INFORMATION SHOWN —
## src/design/assert_macros.svh

```systemverilog
// Assertion macros used by the mailbox top level.
// Depends on nothing; included by files that carry concurrent assertions.
`ifndef ASSERT_MACROS_SVH
`define ASSERT_MACROS_SVH

// When the antecedent holds, the consequent must hold in the same cycle.
`define ASSERT_IMPLIES(lbl, c, r, a, b) \
  lbl: assert property (@(posedge c) disable iff (r) (a) |-> (b)) \
    else $error("mailbox assertion failed");

// When the antecedent holds, the consequent must hold in the next cycle.
`define ASSERT_NEXT(lbl, c, r, a, b) \
  lbl: assert property (@(posedge c) disable iff (r) (a) |=> (b)) \
    else $error("mailbox assertion failed");

`endif

```

## src/design/mqm_ram.sv

```systemverilog
// Generic single-port-write, single-port-read RAM with a registered read.
// Depends on nothing; instanced for the pointer and message memories.
module mqm_ram #(
  parameter int WIDTH = 8,
  parameter int DEPTH = 16,
  localparam int AW = (DEPTH > 1) ? $clog2(DEPTH) : 1
) (
  input  logic             clk,
  input  logic             we,
  input  logic [AW-1:0]    waddr,
  input  logic [WIDTH-1:0] wdata,
  input  logic             re,
  input  logic [AW-1:0]    raddr,
  output logic [WIDTH-1:0] rdata
);

  logic [WIDTH-1:0] mem [DEPTH];

  always_ff @(posedge clk) begin
    if (we) begin
      mem[waddr] <= wdata;
    end
    if (re) begin
      rdata <= mem[raddr];
    end
  end

endmodule

```

## config.mk

```make
export PLATFORM = sky130hd
export DESIGN_NAME = mqm_ram
export DESIGN_NICKNAME = d
export VERILOG_FILES = /design/src/design/assert_macros.svh /design/src/design/mqm_ram.sv
export SDC_FILE = /design/constraint.sdc
export NUM_CORES = 1
export LEC_CHECK = 0
export BUFFER_PORTS_ARGS = -buffer_cell sky130_fd_sc_hd__buf_2
export CAP_MARGIN = 20
export CORE_MARGIN = 3
export CORE_UTILIZATION = 55
export DETAILED_ROUTE_END_ITERATION = 12
export PLACE_DENSITY = 0.7
export SLEW_MARGIN = 20
export SYNTH_ARGS = -nofsm -noshare
export SYNTH_HDL_FRONTEND = slang
export SYNTH_SLANG_ARGS = --single-unit
```

## constraint.sdc

```tcl
create_clock -name clk -period 2.5 [get_ports clk]
set_input_delay 0.375 -clock clk [delete_from_list [all_inputs] [get_ports clk]]
set_output_delay 0.375 -clock clk [all_outputs]
set_load 0.02 [all_outputs]
```

==> impl_metrics.toml, run 1 <==
[yosys]
synth_seq_area_share_pct = 78.1
syn_area_um2 = 5230
synthDistinctLibCells = 18
ys_ff_latch = 136
postSynthAreaPerCell_um2 = 22.8
synthCells = 229
synth-adder-area-share_pct = 0
synth_compound_area_share_pct = 2.30
synth_top_family_by_area = "multiplexers"
synth_warnings = 0
synth.mux.area_fraction_pct = 14.8
synth.net_count = 248
synth-xor-area-share_pct = 0
synth-simple-area-share_pct = 3.14

[worst_hold_path]
min_path_cells = 1
holdPathEnd = "mem[8][2]"
hold_start = "wdata[2]"
min_path_type = "input port to flip-flop"

[floorplan]
die_width_um = 103
ios = 27
rows = 34
core_area_um2 = 8980
die_area_um2 = 10700
initial_core_util_pct = 58.2
die-height_um = 103

[place]
portBuffers = 26
hpwl_mm = 6.16
placed_area_um2 = 5600
globalplace.congestion = 0.728

[timing]
setup_viol = 0
grt_setup_unrepaired = "false"
period_share_pct = 60.0
fin_tns_setup_ps = 0
finalClockSkew_ps = 7.09
maxSlewViolCount = 0
max_freq_mhz = 666
layout_min_cycle_time_ps = 1500
tightest_slew_ps = 787
relSlewSlack_pct = 47.5
hold_violations = 0

[pwr]
p_per_area_nw_per_um2 = 813
static-leakage-power_nw = 2.06
ir_worst_vdd_v = 0.000466

[route]
first_iter_violations = 240
dr.pass1.iters = 4
drtAntennaViolNets = 0
vias = 2467
via_per_inst = 5.86
wl_per_cell_um = 23.4
post-route-drc-count = 0
routed_wl_mm = 9.83

[clock_network]
clockBufferDepth = 2
clock_sinks = 136
numCtsBuffers = 17
h-tree-depth = 4
clockRootBuffer = "clkbuf_8"
cts-resized-gates = 0
cts_tree = "done"
clk_pin_slew_ps = 60
insertion_delay_ps = 500
ctsHoldBuffers = 0
cts_setup_buffers = 0

[setup_path]
r2r-end = "rdata[1]"
critPathCaptureType = "flip-flop"
critPathRequiredTime_ps = 2750
reg2regPathDepth = 3
worstPathMaxFanout = 1
arrival_ps = 1750
cp-startpoint = "mem[2][1]"
r2r_start = "mem[2][1]"
critPathKind = "flip-flop to flip-flop"
cp-start-kind = "flip-flop"
rrSetupSlack_ps = 1000

[finish]
multi_input_area_um2 = 1060
syn_to_final_growth_pct = 16.8
nFillCells = 583
final_cell_mix = "edfxtp_1, buf_2, mux4_2"
final_layout_size_suffix_gt1_share_pct = 29.8
regArea_um2 = 4080
fin_area_um2 = 6110
antenna_cells = 0
final_common_cell = "edfxtp_1"
final_nets = 302

[global_route]
antenna_found_initial = 0
grt_first_pass_wirelength_mm = 15.1
overflow = 0
grt.total_usage_pct = 20.8
grt_pass1_vias = 2542
grt_max_degree = 33

[outcome]
status = "complete, no violations"

[run]
maxCapViolations = 0
## synthesized netlist by cell type (all sizes together)
| cell type | number | share of area, % |
|---|---|---|
| and2b | 1 | 0.14 |
| nor2 | 13 | 0.93 |
| nor3 | 4 | 0.38 |
| mux4 | 32 | 15 |
| a22oi | 16 | 2.3 |
| nor2b | 1 | 0.12 |
| edfxtp | 136 | 78 |
| buf | 7 | 1.1 |
| nand2 | 9 | 0.65 |
| or3b | 1 | 0.17 |
| nand2b | 2 | 0.24 |
| nand3 | 1 | 0.096 |
| and2 | 1 | 0.12 |
| clkdlybuf4s25 | 3 | 0.57 |
| nand3b | 2 | 0.29 |
## registers in the layout, indices dropped and copies added, names as in the netlist
signal,count
mem,128
rdata,8
## through the flow
step                      total power [mW]  utilization (%)  instances  worst slack (ps)  hold slack (ps)
after floorplan                       2.77                -        229               632              474
after global placement                2.87             62.4        390               498              725
after detailed placement              2.88             62.4        390               491              739
after CTS                             5.01             68.0        421               991              225
after global routing                  5.13             68.0        421               903              233
final                                 4.97             68.0        421               999              255
## worst max-delay path, cell delays in order (launching register included)
cell	delay (ps)
edfxtp_1	360
mux4_1	500
a22oi_1	300
nand2_1	80
## routing by layer
metal	track usage (%)	routed length [um]	up-vias	part of all wire, %
li1	-	-	1090	-
met1	30.9	3890	1249	40
met2	30.2	5000	118	51
met3	4.96	799	10	8.1
met4	8.57	146	0	1.5
met5	0	0	-	0
## cell families after synthesis
logic type	Yosys count
AOI/OAI and AO/OA	16
and+or+nand+nor	35
muxes	32
DFF	136
buffers and inverters	10
## final cells by class
cell class,count,share of cell area [%]
Clock inverter,11,1.37
Tap cell,126,2.58
Timing Repair Buffer,45,4.88
Multi-Input combinational cell,83,17.3
Clock buffer,20,6.97
Sequential cell,136,66.9
## worst max path at each step
stage                     end  slack [ps]  depth (start not counted)
floorplan           mem[0][0]         630                          2
global placement     rdata[1]         500                          5
detailed placement   rdata[4]         490                          5
CTS                  rdata[4]         990                          3
global route         rdata[4]         900                          3
finish               rdata[1]        1000                          3
## report_power, final
part / switching, mW / internal, mW
logic: 0.144 / 0.100
registers: 0.0135 / 2.57
clock network: 0.847 / 1.29
No activity file was read; power rests on OpenSTA's default activity.
==> run 2: changes to the inputs <==
--- a/config.mk
+++ b/config.mk
@@ -8,9 +8,9 @@
 export BUFFER_PORTS_ARGS = -buffer_cell sky130_fd_sc_hd__buf_2
 export CAP_MARGIN = 20
 export CORE_MARGIN = 3
-export CORE_UTILIZATION = 55
+export CORE_UTILIZATION = 54
 export DETAILED_ROUTE_END_ITERATION = 12
-export PLACE_DENSITY = 0.7
+export PLACE_DENSITY = 0.71
 export SLEW_MARGIN = 20
 export SYNTH_ARGS = -nofsm -noshare
 export SYNTH_HDL_FRONTEND = slang
==> constraint.sdc (replaced) <==
create_clock -name clk -period 1.3 [get_ports clk]
set_input_delay 0.195 -clock clk [delete_from_list [all_inputs] [get_ports clk]]
set_output_delay 0.195 -clock clk [all_outputs]
set_load 0.02 [all_outputs]
==> run 2 against run 1 <==
Compared with the run above:
- die area is 1.7% higher
- via count is 2.4% higher
- setup slack worse by 1100 ps
- highest routed layer unchanged
- the flow now finishes with violations (negative setup slack)
- core utilization is 1.5 points higher
- first-iteration DRC count is 1.7% higher
- largest power group is now the clock network
- cell count is 3.3% higher
- wire length is 7.3% higher
- combinational power is 140% higher
- sequential power is 93% higher
- critical path type unchanged
- global-route usage is 0.57 points higher
- total power is 120% higher
==> impl_metrics.toml, run 2 (synthesis results as in run 1) <==
[outcome]
status = "finished with violations"
violations = "negative setup slack"

[finish]
stdcell_count = 435
fin_area_um2 = 6480
antenna_cells = 0
final_cell_mix = "edfxtp_1, mux4_2, buf_2"
largest-register = "mem"
nFillCells = 569
top_regs = "mem (128), rdata (8)"
largest_register_ffs = 128
final_layout_size_suffix_gt1_share_pct = 43.1
syn_to_final_growth_pct = 24.0
final_nets = 312
final_common_cell = "edfxtp_1"

[floorplan]
die_area_um2 = 10900
core_area_um2 = 9330
die_width_um = 104
initial_core_util_pct = 56.0
ios = 27
die-height_um = 104
rows = 35

[setup_path]
cp_cell_sequence = "mux4_2 -> a22oi_2 -> nand2_1"
arrival_ps = 1680
critPathRequiredTime_ps = 1560
critPathBufInv = 0
worstPathMaxFanout = 1
cp-start-kind = "flip-flop"
critical-path-top-delay-family = "multiplexers"
cpPeakStageDelay_ps = 500
critPathCaptureType = "flip-flop"
slowest_stage = "mux4_2"
critPathKind = "flip-flop to flip-flop"

[clock_network]
clockRootBuffer = "clkbuf_8"
numCtsBuffers = 17
clockBufferDepth = 2
clock_sinks = 136
insertion_delay_ps = 510
h-tree-depth = 4
cts_tree = "done"
ctsHoldBuffers = 0
clk_pin_slew_ps = 60

[place]
globalplace.congestion = 0.786
portBuffers = 26
dpl.cell_count = 403
hpwl_mm = 6.46
placed_area_um2 = 5750

[worst_hold_path]
min_path_type = "input port to flip-flop"

[timing]
fin_tns_setup_ps = -760
max_freq_mhz = 704
relSlewSlack_pct = 48.0
setup_viol = 9
setup_ws_ps = -120
maxSlewViolCount = 0
layout_min_cycle_time_ps = 1420
period_share_pct = 109
finalClockSkew_ps = 7.65
hold_violations = 0
grt_setup_unrepaired = "true"
tightest_slew_ps = 778

[route]
first_iter_violations = 244
vias = 2526
wl_per_cell_um = 24.3
dr.pass1.iters = 4
via_per_inst = 5.81
drtAntennaViolNets = 0
routed_wl_mm = 10.6
post-route-drc-count = 0

[pwr]
ir_worst_vdd_v = 0.000867
power_mw = 10.9
static-leakage-power_nw = 2.18
p_per_area_nw_per_um2 = 1690

[global_route]
grt_first_pass_wirelength_mm = 16.6
grt_max_degree = 18
grt_pass1_vias = 2625
antenna_found_initial = 0
overflow = 0
grt.total_usage_pct = 21.4

[run]
maxCapViolations = 0
-- run 2: cell types whose count changed in the layout (fill, tap and decap cells not counted), moves of 4 or more --
| cell | previous run | this run |
|---|---|---|
| mux4_1 | 14 | 1 |
| mux4_2 | 18 | 31 |
| a22oi_1 | 16 | 6 |
| a22oi_2 | 0 | 10 |
| buf_12 | 2 | 9 |
| bufinv_16 | 1 | 7 |
| nor3_1 | 4 | 0 |
-- run 2: layout make-up --
cell class | instances | area, um2 | share of cell area [%]
Clock buffer | 18 | 418 | 6.45
Clock inverter | 14 | 251 | 3.88
Multi-Input combinational cell | 83 | 1090 | 16.9
Sequential cell | 136 | 4080 | 63.0
Tap cell | 129 | 161 | 2.49
Timing Repair Buffer | 55 | 473 | 7.30
-- run 2: final timing paths --
check,end,from,slack [ps],depth (start not counted)
worst max register to register,rdata[0],mem[14][0],-120,3
worst max-delay path,rdata[0],mem[14][0],-120,3
worst min register to register,rdata[0],mem[4][0],750,3
worst min-delay path,rdata[3],re,50,1
-- run 2: timing repair --
item                                    CTS  global route
endpoints found under the setup margin    9            10
buffers inserted                          0             0
gates resized for setup                  11             3
pin swaps                                 2             0
-- run 2: through the flow --
| stage | hold slack [ps] | setup slack (ps) | util, % |
|---|---|---|---|
| finish | 48.7 | -120 | 69.5 |
| global route | 42.7 | -182 | 69.5 |
| CTS | 29.6 | -134 | 69.4 |
| detailed placement | 578 | -504 | 61.6 |
| global placement | 580 | -500 | 61.6 |
| floorplan | 294 | -95.4 | - |
-- run 2: metal layers --
layer / up-vias / wire [um] / GRT usage (%) / part of all wire [%]
met5: - / 0 / 0 / 0
met3: 17 / 619 / 5.09 / 5.9
met2: 104 / 5260 / 33.6 / 50
met4: 0 / 231 / 8.26 / 2.2
met1: 1307 / 4450 / 29.3 / 42
li1: 1098 / - / - / -
-- run 2: power by group --
part | switching, mW | leakage, nW | internal, mW
logic | 0.322 | 0.619 | 0.253
clock network | 1.71 | 0.322 | 3.68
registers | 0.0287 | 1.24 | 4.94
total | 2.06 | 2.18 | 8.87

AIM OF THE TASK — A single figure is required: the number of lines in the entries above that include the word "routing".

RESPONSE AREA — 2